Chi-square and G-square tests of (unconditional) indepdence {pchc} | R Documentation |
Chi-square and G-square tests of (unconditional) indepdence
Description
Chi-square and G-square tests of (unconditional) indepdence.
Usage
cat.tests(x, y, logged = FALSE)
Arguments
x |
A numerical vector or a factor variable with data. The data must be consecutive numbers. |
y |
A numerical vector or a factor variable with data.
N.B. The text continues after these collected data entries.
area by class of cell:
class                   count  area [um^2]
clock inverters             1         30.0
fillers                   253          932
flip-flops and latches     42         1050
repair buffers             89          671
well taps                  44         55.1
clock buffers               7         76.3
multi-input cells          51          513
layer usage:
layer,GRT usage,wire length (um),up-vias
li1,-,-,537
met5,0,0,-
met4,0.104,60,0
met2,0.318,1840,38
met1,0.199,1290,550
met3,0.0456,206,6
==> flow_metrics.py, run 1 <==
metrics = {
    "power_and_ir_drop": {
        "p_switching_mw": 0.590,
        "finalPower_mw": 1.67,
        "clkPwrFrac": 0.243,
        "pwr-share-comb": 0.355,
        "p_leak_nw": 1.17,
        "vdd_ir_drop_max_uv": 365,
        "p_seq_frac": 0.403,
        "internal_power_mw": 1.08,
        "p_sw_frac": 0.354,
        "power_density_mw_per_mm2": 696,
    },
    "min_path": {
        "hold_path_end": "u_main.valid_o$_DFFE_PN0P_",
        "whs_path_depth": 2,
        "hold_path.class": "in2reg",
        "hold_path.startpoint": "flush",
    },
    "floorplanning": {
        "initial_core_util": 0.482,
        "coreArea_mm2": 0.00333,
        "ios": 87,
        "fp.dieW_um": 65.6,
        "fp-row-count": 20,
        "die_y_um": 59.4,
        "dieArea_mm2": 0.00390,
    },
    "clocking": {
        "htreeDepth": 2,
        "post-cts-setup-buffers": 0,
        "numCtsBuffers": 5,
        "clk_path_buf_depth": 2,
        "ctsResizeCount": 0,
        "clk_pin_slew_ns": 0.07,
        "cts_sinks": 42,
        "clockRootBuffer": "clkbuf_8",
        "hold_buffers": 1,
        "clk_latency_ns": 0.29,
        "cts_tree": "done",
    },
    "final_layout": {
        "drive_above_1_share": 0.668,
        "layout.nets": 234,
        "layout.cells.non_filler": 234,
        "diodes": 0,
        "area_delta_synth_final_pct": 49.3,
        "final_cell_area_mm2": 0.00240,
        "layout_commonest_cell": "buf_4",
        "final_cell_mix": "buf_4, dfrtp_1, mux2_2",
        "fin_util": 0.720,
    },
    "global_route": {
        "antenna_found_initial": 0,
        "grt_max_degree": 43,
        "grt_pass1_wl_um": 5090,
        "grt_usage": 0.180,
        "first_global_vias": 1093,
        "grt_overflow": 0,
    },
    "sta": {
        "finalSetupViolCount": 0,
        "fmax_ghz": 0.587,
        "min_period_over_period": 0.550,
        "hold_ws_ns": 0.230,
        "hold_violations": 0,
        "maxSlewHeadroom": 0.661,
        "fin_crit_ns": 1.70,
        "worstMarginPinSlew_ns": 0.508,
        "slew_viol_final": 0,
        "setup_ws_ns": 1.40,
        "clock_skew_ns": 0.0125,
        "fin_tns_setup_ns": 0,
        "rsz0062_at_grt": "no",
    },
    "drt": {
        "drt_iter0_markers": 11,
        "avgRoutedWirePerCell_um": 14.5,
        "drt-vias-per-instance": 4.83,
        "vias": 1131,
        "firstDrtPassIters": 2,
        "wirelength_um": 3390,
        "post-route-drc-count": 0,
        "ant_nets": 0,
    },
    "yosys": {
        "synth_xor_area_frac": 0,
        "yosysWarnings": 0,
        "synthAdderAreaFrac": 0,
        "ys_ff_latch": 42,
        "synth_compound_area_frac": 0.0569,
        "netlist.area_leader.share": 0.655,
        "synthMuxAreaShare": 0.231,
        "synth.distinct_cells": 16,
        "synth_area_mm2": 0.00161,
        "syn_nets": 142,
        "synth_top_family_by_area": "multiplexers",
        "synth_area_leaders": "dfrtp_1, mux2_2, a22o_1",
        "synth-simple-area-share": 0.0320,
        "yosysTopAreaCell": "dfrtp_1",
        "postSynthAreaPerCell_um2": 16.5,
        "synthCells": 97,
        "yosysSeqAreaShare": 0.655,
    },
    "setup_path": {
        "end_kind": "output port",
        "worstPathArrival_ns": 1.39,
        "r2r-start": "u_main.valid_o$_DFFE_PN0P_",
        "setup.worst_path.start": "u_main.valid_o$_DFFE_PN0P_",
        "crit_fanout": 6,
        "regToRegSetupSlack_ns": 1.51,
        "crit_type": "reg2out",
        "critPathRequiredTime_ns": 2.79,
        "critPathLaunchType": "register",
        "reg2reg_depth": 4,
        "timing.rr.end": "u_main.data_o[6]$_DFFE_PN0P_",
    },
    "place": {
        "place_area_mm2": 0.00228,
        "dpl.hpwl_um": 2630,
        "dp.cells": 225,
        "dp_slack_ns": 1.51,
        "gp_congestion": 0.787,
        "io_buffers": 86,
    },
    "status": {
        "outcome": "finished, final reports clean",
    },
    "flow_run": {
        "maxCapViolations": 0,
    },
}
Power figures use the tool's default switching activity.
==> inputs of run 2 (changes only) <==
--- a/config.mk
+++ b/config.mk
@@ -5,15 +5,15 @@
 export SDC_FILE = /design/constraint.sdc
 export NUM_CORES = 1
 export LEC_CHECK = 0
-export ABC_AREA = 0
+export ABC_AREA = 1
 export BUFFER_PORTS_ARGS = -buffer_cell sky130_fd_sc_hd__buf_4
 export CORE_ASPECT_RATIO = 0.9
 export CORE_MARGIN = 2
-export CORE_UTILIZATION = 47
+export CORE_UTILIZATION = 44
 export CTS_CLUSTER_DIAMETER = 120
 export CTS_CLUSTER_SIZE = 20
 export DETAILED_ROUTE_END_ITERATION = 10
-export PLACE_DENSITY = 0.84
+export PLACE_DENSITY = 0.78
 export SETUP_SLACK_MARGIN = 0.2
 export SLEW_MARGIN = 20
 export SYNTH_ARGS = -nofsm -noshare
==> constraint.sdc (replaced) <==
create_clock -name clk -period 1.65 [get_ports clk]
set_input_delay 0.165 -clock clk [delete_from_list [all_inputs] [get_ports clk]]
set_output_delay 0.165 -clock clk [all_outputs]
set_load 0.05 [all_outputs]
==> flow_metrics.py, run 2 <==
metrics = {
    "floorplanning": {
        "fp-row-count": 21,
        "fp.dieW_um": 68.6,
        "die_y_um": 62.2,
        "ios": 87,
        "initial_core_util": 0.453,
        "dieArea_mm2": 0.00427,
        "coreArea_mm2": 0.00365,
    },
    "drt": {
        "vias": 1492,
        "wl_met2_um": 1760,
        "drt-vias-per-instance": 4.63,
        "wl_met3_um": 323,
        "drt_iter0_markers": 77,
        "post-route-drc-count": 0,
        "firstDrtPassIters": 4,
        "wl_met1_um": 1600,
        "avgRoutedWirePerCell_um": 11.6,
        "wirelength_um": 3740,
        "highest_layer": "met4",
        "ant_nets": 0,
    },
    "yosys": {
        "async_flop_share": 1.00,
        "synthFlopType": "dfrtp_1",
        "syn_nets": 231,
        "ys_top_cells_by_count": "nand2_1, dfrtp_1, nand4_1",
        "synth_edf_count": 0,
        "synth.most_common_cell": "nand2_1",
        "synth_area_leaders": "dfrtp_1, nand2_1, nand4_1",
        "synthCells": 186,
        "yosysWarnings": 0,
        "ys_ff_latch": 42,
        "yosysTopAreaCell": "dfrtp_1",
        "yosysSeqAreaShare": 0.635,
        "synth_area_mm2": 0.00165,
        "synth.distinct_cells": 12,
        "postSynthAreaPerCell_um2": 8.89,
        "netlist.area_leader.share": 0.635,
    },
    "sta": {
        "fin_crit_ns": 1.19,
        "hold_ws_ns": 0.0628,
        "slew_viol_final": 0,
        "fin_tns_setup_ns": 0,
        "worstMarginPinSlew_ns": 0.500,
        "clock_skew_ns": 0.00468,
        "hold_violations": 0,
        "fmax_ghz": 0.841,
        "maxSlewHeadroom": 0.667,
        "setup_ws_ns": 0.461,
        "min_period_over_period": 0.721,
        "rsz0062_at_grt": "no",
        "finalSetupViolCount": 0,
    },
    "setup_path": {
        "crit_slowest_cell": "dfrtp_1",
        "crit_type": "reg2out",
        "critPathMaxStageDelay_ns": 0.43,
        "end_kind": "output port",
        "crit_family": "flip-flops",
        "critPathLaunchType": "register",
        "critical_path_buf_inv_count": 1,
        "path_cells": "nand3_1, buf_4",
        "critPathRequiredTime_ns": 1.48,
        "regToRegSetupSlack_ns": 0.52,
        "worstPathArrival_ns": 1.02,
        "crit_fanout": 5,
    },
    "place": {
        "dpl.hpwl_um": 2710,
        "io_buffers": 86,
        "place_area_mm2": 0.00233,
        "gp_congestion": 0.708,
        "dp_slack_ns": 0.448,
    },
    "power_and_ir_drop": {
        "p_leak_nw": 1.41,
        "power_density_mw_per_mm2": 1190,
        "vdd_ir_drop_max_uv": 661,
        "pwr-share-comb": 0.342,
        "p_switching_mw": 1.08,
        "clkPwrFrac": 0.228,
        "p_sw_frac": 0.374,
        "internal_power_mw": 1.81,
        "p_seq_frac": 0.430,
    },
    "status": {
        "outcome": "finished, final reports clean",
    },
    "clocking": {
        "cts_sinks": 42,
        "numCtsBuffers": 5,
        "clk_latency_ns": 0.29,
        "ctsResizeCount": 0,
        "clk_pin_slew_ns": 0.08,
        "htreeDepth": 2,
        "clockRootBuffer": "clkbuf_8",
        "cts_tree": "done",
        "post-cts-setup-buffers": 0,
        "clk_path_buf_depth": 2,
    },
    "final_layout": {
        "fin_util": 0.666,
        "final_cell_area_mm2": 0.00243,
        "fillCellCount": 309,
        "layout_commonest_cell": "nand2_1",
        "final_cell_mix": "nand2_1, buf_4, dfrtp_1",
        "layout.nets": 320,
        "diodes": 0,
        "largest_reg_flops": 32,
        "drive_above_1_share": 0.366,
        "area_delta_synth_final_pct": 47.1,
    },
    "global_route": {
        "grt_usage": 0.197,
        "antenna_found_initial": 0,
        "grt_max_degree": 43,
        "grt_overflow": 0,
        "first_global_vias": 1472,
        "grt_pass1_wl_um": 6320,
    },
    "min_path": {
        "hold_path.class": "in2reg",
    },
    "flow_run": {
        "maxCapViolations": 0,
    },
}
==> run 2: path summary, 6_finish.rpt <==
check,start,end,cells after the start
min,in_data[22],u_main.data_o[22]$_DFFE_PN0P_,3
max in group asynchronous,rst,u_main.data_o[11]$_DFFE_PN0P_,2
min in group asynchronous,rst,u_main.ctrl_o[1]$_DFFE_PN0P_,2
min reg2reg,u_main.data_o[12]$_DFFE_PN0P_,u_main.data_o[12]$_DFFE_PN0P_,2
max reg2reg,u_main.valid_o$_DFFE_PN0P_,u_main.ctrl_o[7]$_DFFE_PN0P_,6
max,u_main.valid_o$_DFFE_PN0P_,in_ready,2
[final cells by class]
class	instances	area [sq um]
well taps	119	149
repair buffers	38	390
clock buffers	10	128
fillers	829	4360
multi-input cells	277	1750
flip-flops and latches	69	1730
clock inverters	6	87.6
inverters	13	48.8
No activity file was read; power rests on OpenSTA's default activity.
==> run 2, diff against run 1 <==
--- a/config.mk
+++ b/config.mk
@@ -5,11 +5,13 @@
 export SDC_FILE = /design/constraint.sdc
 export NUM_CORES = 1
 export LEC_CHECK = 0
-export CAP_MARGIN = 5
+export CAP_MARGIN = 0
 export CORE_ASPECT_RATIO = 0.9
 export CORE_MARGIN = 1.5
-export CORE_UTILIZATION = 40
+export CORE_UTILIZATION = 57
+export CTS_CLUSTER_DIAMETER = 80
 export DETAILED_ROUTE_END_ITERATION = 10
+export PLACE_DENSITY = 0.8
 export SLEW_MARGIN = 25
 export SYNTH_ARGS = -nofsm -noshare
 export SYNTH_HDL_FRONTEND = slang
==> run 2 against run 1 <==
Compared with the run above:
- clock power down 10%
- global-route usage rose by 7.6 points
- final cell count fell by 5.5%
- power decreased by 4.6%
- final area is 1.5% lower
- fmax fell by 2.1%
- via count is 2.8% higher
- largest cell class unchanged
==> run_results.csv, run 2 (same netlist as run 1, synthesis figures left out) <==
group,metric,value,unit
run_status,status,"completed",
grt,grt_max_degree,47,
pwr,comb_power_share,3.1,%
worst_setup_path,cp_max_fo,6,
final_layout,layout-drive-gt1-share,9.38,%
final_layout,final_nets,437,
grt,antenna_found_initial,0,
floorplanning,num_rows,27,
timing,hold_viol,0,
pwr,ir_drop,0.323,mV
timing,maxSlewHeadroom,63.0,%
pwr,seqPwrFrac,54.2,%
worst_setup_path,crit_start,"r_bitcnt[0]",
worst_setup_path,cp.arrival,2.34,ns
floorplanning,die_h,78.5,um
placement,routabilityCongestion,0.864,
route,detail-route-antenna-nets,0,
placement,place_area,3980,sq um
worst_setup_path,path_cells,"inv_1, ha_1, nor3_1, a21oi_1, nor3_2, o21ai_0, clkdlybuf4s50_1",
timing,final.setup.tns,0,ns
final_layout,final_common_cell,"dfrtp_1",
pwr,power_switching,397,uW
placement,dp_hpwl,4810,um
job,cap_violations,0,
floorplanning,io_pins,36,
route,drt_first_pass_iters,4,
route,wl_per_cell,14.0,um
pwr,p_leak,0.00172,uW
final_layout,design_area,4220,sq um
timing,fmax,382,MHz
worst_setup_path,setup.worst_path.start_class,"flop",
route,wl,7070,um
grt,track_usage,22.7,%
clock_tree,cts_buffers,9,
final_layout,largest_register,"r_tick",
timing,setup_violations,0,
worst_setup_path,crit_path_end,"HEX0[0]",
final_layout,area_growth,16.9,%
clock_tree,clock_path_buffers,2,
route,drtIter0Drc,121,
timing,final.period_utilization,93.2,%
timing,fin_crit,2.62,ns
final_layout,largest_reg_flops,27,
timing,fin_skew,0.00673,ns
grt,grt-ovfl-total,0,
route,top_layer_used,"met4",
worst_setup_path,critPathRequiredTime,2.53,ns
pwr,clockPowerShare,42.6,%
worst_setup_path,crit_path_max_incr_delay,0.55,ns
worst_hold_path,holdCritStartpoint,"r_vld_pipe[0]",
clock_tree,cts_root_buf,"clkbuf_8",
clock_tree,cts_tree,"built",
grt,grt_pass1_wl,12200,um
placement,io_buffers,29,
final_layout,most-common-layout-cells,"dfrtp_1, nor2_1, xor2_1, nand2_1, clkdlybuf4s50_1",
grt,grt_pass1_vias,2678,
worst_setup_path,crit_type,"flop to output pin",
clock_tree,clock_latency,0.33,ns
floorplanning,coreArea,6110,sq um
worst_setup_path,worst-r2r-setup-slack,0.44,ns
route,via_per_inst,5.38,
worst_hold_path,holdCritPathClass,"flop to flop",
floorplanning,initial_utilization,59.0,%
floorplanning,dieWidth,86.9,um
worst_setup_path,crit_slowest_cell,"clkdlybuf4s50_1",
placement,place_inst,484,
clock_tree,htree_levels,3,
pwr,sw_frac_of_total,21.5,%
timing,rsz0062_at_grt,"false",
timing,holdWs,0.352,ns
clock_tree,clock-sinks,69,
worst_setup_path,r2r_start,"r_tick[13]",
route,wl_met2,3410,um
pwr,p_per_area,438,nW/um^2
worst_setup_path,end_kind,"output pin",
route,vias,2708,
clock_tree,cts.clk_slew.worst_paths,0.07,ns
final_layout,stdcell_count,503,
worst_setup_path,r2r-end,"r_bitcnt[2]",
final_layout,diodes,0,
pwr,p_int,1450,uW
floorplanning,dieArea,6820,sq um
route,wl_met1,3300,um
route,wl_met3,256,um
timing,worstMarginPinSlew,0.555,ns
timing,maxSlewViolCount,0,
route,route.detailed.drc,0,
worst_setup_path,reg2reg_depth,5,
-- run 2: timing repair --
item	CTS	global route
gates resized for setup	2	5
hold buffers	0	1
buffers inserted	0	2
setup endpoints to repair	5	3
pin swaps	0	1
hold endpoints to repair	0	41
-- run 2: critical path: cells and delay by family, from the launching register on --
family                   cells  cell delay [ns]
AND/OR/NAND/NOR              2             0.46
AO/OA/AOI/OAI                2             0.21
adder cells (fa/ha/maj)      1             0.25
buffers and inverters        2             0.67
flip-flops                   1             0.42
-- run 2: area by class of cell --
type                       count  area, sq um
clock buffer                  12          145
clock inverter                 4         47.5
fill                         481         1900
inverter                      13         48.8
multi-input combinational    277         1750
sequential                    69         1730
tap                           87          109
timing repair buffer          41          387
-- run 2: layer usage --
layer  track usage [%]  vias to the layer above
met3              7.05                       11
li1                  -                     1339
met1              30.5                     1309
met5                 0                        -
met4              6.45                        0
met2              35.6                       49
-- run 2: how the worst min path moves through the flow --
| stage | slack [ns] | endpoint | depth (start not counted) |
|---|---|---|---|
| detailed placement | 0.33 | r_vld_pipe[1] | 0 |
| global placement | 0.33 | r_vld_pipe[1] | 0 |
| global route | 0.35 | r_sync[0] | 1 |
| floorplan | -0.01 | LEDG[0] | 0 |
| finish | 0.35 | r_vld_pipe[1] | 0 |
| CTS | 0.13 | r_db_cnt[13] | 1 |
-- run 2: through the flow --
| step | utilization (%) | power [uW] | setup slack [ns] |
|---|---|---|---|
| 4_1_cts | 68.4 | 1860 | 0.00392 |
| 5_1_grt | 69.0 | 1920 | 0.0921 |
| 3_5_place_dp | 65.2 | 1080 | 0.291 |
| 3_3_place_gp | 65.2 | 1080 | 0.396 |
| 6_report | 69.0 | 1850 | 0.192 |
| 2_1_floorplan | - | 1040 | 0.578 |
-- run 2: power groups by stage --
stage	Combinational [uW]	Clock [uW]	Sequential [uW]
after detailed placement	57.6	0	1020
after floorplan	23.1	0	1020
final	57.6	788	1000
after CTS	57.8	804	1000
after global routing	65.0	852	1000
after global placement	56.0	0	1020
## config.mk

```make
export PLATFORM = sky130hd
export DESIGN_NAME = jump_redirect_ctrl
export DESIGN_NICKNAME = d
export VERILOG_FILES = /design/src/rtl/rv_pkg.sv /design/src/rtl/rv_imm_extend.sv /design/src/rtl/jump_redirect_ctrl.sv
export SDC_FILE = /design/constraint.sdc
export NUM_CORES = 1
export LEC_CHECK = 0
export BUFFER_PORTS_ARGS = -buffer_cell sky130_fd_sc_hd__clkbuf_2
export CAP_MARGIN = 20
export CELL_PAD_IN_SITES_DETAIL_PLACEMENT = 2
export CELL_PAD_IN_SITES_GLOBAL_PLACEMENT = 2
export CORE_MARGIN = 2
export CORE_UTILIZATION = 30
export CTS_BUF_LIST = sky130_fd_sc_hd__clkbuf_16
export DETAILED_ROUTE_END_ITERATION = 8
export PLACE_DENSITY_LB_ADDON = 0.15
export SLEW_MARGIN = 10
export SYNTH_ARGS = -nofsm -noshare
export SYNTH_HDL_FRONTEND = slang
export SYNTH_HIERARCHICAL = 1
export SYNTH_SLANG_ARGS = --single-unit
```

## constraint.sdc

```tcl
create_clock -name clk -period 4.2 [get_ports clk]
set_input_delay 0.42 -clock clk [delete_from_list [all_inputs] [get_ports clk]]
set_output_delay 0.42 -clock clk [all_outputs]
set_load 0.005 [all_outputs]
```
## src/rtl/vote_pkg.sv

```systemverilog
// Shared types and constants for the 4-voter ballot collector.
package vote_pkg;

    localparam int unsigned NUM_VOTERS = 4;

    localparam logic [2:0] RES_PASS = 3'b100;
    localparam logic [2:0] RES_TIE  = 3'b010;
    localparam logic [2:0] RES_FAIL = 3'b001;

    typedef enum logic [1:0] {
        IDLE    = 2'd0,
        COLLECT = 2'd1,
        DECIDE  = 2'd2,
        HOLD    = 2'd3
    } state_t;

endpackage

```

## src/rtl/vote_collector_if.sv

```systemverilog
// Ballot handshake and result bus between the collector (slave) and its environment (master).
interface vote_collector_if;
    import vote_pkg::*;

    logic                  start;
    logic                  ballot_valid;
    logic                  ballot_ready;
    logic [1:0]            ballot_id;
    logic                  ballot_yes;
    logic [NUM_VOTERS-1:0] votes;
    logic [NUM_VOTERS-1:0] cast;
    logic [2:0]            result;
    logic                  result_valid;
    logic                  result_ack;
    logic                  busy;
    logic                  dup_err;

    modport master (
        output start, ballot_valid, ballot_id, ballot_yes, result_ack,
        input  ballot_ready, votes, cast, result, result_valid, busy, dup_err
    );

    modport slave (
        input  start, ballot_valid, ballot_id, ballot_yes, result_ack,
        output ballot_ready, votes, cast, result, result_valid, busy, dup_err
    );

endinterface

```

## src/rtl/vote_decide.sv

```systemverilog
// Combinational majority decision: popcount of the vote vector mapped to pass/tie/fail.
module vote_decide
    import vote_pkg::*;
(
    input  logic [NUM_VOTERS-1:0] i_votes,
    output logic [2:0]            o_result
);

    logic [2:0] w_yes;

    always_comb begin
        w_yes = '0;
        for (int i = 0; i < NUM_VOTERS; i++) begin
            w_yes = w_yes + 3'(i_votes[i]);
        end
        if (w_yes >= 3'd3) begin
            o_result = RES_PASS;
        end else if (w_yes == 3'd2) begin
            o_result = RES_TIE;
        end else begin
            o_result = RES_FAIL;
        end
    end

endmodule

```

## src/rtl/vote_collector.sv

```systemverilog
// Collects one ballot per voter over valid/ready, closes on full turnout or timeout,
// then holds the frozen ballots and decision until acknowledged.
module vote_collector
    import vote_pkg::*;
#(
    parameter int unsigned TIMEOUT_CYCLES = 16,
    parameter int unsigned CNT_W          = 8
) (
    input  logic           i_clk,
    input  logic           i_rst_n,
    vote_collector_if.slave bus
);

    state_t                r_state;
    state_t                w_state_nxt;
    logic [NUM_VOTERS-1:0] r_votes;
    logic [NUM_VOTERS-1:0] r_cast;
    logic [2:0]            r_result;
    logic                  r_dup;
    logic [CNT_W-1:0]      r_cnt;

    logic                  w_accept;
    logic                  w_new;
    logic                  w_full;
    logic                  w_timeout;
    logic [NUM_VOTERS-1:0] w_id_oh;
    logic [NUM_VOTERS-1:0] w_cast_nxt;
    logic [2:0]            w_result;

    assign w_accept   = bus.ballot_valid && (r_state == COLLECT);
    assign w_id_oh    = NUM_VOTERS'(1) << bus.ballot_id;
    assign w_new      = w_accept && ((r_cast & w_id_oh) == '0);
    assign w_cast_nxt = w_new ? (r_cast | w_id_oh) : r_cast;
    assign w_full     = (w_cast_nxt == '1);
    assign w_timeout  = (r_cnt == CNT_W'(TIMEOUT_CYCLES - 1));

    vote_decide u_decide (
        .i_votes  (r_votes),
        .o_result (w_result)
    );

    always_comb begin
        w_state_nxt = r_state;
        unique case (r_state)
            IDLE:    if (bus.start) w_state_nxt = COLLECT;
            COLLECT: if (w_full || w_timeout) w_state_nxt = DECIDE;
            DECIDE:  w_state_nxt = HOLD;
            HOLD:    if (bus.result_ack) w_state_nxt = IDLE;
            default: w_state_nxt = IDLE;
        endcase
    end

    always_ff @(posedge i_clk or negedge i_rst_n) begin
        if (!i_rst_n) begin
            r_state <= IDLE;
        end else begin
            r_state <= w_state_nxt;
        end
    end

    always_ff @(posedge i_clk or negedge i_rst_n) begin
        if (!i_rst_n) begin
            r_votes  <= '0;
            r_cast   <= '0;
            r_result <= '0;
            r_dup    <= 1'b0;
            r_cnt    <= '0;
        end else begin
            // A repeat ballot is dropped but flagged in the following cycle.
            r_dup <= w_accept && !w_new;
            unique case (r_state)
                IDLE: begin
                    if (bus.start) begin
                        r_votes <= '0;
                        r_cast  <= '0;
                        r_cnt   <= '0;
                    end
                end
                COLLECT: begin
                    r_cnt  <= r_cnt + 1'b1;
                    r_cast <= w_cast_nxt;
                    if (w_new) begin
                        r_votes[bus.ballot_id] <= bus.ballot_yes;
                    end
                end
                DECIDE:  r_result <= w_result;
                default: ;
            endcase
        end
    end

    assign bus.votes        = r_votes;
    assign bus.cast         = r_cast;
    assign bus.result       = r_result;
    assign bus.dup_err      = r_dup;
    assign bus.ballot_ready = (r_state == COLLECT);
    assign bus.result_valid = (r_state == HOLD);
    assign bus.busy         = (r_state != IDLE);

endmodule

```

## src/flat_wrapper.sv

```systemverilog
// flat-port wrapper written by rule: the top's interface ports become plain ports
module vote_collector_flat import vote_pkg::*;
#(
    parameter int unsigned TIMEOUT_CYCLES = 16,
    parameter int unsigned CNT_W          = 8
)
  (i_clk, i_rst_n, bus_start, bus_ballot_valid, bus_ballot_id, bus_ballot_yes, bus_result_ack, bus_ballot_ready, bus_votes, bus_cast, bus_result, bus_result_valid, bus_busy, bus_dup_err);
  vote_collector_if bus_i ();
  input  logic i_clk;
  input  logic i_rst_n;
  input wire logic [$bits(bus_i.start)-1:0] bus_start;
  input wire logic [$bits(bus_i.ballot_valid)-1:0] bus_ballot_valid;
  input wire logic [$bits(bus_i.ballot_id)-1:0] bus_ballot_id;
  input wire logic [$bits(bus_i.ballot_yes)-1:0] bus_ballot_yes;
  input wire logic [$bits(bus_i.result_ack)-1:0] bus_result_ack;
  output wire logic [$bits(bus_i.ballot_ready)-1:0] bus_ballot_ready;
  output wire logic [$bits(bus_i.votes)-1:0] bus_votes;
  output wire logic [$bits(bus_i.cast)-1:0] bus_cast;
  output wire logic [$bits(bus_i.result)-1:0] bus_result;
  output wire logic [$bits(bus_i.result_valid)-1:0] bus_result_valid;
  output wire logic [$bits(bus_i.busy)-1:0] bus_busy;
  output wire logic [$bits(bus_i.dup_err)-1:0] bus_dup_err;
  assign bus_i.start = bus_start;
  assign bus_i.ballot_valid = bus_ballot_valid;
  assign bus_i.ballot_id = bus_ballot_id;
  assign bus_i.ballot_yes = bus_ballot_yes;
  assign bus_i.result_ack = bus_result_ack;
  assign bus_ballot_ready = bus_i.ballot_ready;
  assign bus_votes = bus_i.votes;
  assign bus_cast = bus_i.cast;
  assign bus_result = bus_i.result;
  assign bus_result_valid = bus_i.result_valid;
  assign bus_busy = bus_i.busy;
  assign bus_dup_err = bus_i.dup_err;
  vote_collector #(.TIMEOUT_CYCLES(TIMEOUT_CYCLES), .CNT_W(CNT_W)) u_core (.i_clk(i_clk), .i_rst_n(i_rst_n), .bus(bus_i));
endmodule
```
The data must be consecutive numbers. |
logged |
Should the p-values be returned (FALSE) or their logarithm (TRUE)? |
Details
The function calculates the test statistic of the X^2
and the G^2
tests of unconditional
independence between x and y. x and y need not be numerical vectors like in g2Test
. This
function is more close to the spirit of MASS' loglm
function which calculates both statistics
using Poisson log-linear models (Tsagris, 2017).
Value
A matrix with two rows. In each row the X2 or G2 test statistic, its p-value and the degrees of freedom are returned.
Author(s)
Michail Tsagris.
R implementation and documentation: Michail Tsagris mtsagris@uoc.gr.
References
Tsagris M. (2021). A new scalable Bayesian network learning algorithm with applications to economics. Computational Economics 57(1): 341-367.
Tsagris M. (2017). Conditional independence test for categorical data using Poisson log-linear model. Journal of Data Science, 15(2): 347-356.
See Also
Examples
x <- rbinom(100, 3, 0.5)
y <- rbinom(100, 2, 0.5)
cat.tests(x, y)